■ **Prompt**
State, as a bare number, how many lines below contain "unset".

(Saved data entries)

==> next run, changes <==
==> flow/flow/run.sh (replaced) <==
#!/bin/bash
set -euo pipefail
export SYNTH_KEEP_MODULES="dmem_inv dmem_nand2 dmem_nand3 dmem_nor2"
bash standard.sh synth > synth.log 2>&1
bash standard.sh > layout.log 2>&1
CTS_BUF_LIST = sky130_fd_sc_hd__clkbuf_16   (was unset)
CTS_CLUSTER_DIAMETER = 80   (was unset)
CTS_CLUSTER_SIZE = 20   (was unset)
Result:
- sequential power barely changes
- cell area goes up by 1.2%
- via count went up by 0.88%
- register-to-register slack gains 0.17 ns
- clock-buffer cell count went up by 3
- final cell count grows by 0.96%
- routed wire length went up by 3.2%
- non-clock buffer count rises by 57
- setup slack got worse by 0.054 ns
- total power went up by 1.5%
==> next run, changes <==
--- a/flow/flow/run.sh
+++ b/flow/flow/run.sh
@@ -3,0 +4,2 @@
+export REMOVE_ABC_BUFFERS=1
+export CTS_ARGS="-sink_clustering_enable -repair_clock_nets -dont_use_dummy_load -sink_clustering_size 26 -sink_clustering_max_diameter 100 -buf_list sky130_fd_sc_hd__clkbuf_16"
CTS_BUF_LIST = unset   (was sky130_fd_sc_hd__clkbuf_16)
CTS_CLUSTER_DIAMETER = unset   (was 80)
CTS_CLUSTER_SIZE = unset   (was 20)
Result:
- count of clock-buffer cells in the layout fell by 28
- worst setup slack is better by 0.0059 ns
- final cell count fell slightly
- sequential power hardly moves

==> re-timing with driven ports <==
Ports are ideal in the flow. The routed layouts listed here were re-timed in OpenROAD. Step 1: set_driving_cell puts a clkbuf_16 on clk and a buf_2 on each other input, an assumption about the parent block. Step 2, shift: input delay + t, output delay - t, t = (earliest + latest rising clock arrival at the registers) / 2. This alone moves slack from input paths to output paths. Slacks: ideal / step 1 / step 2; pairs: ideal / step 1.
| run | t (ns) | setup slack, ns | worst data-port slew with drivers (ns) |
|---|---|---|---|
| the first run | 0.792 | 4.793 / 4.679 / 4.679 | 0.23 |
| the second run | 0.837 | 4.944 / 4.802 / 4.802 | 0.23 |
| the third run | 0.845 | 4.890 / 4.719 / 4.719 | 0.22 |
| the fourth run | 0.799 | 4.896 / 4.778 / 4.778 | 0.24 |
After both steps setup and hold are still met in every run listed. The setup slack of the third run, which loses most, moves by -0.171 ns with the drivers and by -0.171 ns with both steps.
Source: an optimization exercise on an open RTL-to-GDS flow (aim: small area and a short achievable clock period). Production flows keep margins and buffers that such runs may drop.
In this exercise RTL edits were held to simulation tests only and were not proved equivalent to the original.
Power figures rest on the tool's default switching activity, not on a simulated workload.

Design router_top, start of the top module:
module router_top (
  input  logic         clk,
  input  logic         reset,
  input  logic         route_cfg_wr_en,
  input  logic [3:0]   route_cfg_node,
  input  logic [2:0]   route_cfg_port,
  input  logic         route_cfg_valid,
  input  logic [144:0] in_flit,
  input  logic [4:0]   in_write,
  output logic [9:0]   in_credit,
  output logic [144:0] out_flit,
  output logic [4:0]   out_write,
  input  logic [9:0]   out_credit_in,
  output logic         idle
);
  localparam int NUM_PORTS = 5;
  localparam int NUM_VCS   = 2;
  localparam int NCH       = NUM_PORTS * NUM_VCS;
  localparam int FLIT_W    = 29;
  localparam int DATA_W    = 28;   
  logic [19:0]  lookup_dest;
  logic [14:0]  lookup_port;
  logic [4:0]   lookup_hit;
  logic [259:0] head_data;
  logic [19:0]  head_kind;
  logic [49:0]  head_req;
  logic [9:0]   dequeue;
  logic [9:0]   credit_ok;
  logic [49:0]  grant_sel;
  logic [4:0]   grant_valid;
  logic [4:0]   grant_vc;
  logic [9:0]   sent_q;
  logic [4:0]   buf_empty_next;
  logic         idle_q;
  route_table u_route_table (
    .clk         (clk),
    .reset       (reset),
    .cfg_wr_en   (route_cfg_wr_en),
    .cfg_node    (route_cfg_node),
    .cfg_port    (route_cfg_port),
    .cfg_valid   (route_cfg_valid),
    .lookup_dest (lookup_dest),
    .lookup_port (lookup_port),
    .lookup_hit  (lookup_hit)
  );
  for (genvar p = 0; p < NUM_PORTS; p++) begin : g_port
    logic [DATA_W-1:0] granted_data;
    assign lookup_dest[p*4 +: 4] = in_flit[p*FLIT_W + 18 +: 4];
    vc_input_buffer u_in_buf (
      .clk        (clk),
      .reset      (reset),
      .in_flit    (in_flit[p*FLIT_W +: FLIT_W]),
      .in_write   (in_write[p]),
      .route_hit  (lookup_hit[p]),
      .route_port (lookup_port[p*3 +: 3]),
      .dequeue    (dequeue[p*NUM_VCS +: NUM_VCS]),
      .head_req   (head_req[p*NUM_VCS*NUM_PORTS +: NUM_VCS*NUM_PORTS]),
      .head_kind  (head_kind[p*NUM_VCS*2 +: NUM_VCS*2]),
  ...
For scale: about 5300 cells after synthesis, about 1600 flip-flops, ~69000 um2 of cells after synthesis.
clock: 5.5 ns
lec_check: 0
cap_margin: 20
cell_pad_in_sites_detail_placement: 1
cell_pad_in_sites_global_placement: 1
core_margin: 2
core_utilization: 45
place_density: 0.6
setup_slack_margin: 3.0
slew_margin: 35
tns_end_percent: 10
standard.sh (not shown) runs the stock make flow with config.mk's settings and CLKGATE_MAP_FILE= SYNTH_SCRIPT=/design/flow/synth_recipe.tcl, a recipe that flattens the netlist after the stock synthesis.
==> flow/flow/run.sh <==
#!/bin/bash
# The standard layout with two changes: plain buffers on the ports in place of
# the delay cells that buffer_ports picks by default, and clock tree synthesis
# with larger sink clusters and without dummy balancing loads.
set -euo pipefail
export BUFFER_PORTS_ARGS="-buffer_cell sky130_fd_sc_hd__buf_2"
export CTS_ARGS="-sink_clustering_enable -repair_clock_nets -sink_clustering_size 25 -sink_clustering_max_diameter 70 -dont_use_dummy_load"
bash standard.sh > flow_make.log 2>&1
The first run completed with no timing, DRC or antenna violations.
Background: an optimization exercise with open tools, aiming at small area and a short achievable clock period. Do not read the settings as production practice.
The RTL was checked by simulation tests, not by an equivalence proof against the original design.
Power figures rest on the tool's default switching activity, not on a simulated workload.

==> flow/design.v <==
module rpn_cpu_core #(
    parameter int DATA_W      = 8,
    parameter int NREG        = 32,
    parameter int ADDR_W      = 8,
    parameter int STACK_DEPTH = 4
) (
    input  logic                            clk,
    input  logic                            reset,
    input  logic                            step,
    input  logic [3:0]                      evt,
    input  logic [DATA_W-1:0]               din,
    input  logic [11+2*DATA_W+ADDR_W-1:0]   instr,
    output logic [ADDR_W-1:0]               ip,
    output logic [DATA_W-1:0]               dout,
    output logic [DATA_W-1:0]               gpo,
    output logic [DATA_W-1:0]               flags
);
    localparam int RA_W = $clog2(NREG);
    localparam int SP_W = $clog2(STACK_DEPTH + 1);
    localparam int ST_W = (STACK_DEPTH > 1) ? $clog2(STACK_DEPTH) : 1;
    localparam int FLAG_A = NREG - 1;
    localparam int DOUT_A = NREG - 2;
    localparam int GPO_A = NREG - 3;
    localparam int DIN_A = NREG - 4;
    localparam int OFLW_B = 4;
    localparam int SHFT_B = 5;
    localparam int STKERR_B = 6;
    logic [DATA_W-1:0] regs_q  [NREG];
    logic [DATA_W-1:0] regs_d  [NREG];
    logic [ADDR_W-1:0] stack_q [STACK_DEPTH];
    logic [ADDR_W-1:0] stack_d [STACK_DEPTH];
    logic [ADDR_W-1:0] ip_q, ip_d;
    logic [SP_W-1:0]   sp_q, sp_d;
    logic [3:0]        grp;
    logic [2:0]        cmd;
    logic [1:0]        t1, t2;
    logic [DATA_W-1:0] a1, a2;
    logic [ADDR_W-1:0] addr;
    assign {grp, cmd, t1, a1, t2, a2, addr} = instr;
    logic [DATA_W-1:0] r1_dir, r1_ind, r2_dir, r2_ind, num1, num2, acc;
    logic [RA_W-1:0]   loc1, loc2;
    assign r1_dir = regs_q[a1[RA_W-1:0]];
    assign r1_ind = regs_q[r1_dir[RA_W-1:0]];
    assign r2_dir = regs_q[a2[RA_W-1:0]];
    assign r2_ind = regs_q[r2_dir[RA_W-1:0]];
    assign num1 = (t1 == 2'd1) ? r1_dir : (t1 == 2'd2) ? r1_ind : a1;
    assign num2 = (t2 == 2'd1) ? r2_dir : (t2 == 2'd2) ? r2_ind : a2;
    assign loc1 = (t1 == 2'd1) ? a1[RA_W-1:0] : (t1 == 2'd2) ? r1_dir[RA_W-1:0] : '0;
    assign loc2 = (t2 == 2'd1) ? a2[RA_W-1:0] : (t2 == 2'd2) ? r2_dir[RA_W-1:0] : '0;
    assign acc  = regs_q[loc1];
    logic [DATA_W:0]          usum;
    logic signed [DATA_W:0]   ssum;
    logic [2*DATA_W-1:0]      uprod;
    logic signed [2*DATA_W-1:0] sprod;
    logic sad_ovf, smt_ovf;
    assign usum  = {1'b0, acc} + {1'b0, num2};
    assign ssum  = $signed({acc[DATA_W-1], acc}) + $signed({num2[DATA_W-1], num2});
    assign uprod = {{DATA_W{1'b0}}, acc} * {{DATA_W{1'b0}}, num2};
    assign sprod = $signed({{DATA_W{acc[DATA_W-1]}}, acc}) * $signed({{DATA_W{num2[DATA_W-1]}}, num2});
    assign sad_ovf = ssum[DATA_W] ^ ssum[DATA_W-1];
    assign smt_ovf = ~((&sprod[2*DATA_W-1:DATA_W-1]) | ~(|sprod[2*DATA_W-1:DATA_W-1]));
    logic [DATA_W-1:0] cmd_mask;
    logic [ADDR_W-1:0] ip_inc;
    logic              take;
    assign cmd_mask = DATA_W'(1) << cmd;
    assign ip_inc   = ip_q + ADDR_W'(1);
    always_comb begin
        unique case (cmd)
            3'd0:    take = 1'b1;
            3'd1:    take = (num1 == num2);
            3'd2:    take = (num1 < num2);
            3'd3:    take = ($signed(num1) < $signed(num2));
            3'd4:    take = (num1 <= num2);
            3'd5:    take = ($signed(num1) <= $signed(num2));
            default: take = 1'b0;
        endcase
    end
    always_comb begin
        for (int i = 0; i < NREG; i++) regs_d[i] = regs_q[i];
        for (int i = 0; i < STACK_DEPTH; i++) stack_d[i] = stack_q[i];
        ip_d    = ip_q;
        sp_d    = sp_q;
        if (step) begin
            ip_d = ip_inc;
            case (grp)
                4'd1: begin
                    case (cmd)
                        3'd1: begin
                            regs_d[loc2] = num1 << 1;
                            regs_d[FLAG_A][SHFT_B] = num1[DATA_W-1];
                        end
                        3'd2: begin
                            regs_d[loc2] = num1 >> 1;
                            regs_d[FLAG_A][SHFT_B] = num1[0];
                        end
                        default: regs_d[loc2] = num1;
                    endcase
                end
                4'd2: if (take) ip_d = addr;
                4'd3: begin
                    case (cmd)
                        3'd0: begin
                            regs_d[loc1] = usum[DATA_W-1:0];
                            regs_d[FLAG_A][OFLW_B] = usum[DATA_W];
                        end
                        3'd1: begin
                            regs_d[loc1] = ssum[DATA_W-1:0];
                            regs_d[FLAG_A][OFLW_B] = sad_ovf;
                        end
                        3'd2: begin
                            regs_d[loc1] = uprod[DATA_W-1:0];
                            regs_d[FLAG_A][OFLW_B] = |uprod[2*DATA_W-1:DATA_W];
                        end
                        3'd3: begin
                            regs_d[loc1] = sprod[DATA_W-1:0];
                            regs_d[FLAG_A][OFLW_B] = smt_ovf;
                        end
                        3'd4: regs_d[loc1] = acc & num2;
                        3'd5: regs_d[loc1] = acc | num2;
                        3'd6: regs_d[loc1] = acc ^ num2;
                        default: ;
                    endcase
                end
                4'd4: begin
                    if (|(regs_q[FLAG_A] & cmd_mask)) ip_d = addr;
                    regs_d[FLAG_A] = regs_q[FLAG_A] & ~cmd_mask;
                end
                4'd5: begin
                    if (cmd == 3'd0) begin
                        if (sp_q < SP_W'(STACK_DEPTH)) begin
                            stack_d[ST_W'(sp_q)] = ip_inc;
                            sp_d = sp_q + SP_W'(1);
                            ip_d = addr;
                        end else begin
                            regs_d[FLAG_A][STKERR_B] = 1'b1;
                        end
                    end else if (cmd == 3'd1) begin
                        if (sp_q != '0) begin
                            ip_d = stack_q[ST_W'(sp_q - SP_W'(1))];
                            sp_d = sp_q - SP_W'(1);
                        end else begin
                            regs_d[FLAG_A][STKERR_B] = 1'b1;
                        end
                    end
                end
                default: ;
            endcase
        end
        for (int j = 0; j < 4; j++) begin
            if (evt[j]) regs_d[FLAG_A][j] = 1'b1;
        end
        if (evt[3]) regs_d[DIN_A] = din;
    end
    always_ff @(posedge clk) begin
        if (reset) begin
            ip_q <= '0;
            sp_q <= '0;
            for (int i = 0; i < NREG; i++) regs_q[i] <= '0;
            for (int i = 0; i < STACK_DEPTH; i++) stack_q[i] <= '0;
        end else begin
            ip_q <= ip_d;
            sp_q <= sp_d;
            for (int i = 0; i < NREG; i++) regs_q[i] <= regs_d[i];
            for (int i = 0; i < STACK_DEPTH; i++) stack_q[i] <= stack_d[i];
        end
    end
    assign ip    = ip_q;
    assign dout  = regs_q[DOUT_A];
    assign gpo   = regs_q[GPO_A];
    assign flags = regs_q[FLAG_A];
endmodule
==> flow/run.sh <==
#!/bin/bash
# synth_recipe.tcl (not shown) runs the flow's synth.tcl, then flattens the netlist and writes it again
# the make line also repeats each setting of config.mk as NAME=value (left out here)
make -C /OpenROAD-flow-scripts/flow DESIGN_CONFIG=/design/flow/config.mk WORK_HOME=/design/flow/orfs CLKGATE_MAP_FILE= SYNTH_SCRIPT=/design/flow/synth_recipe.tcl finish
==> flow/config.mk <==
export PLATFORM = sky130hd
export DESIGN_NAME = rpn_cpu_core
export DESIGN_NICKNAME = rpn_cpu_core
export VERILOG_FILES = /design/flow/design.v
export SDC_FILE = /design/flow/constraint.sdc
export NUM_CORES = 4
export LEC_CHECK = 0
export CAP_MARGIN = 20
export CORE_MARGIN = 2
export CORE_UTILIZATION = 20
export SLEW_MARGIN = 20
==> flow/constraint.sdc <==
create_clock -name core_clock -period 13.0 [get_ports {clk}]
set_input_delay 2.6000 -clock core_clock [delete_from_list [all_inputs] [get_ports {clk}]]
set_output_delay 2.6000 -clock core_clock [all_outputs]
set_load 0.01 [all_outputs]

■ **Response for this exercise**
6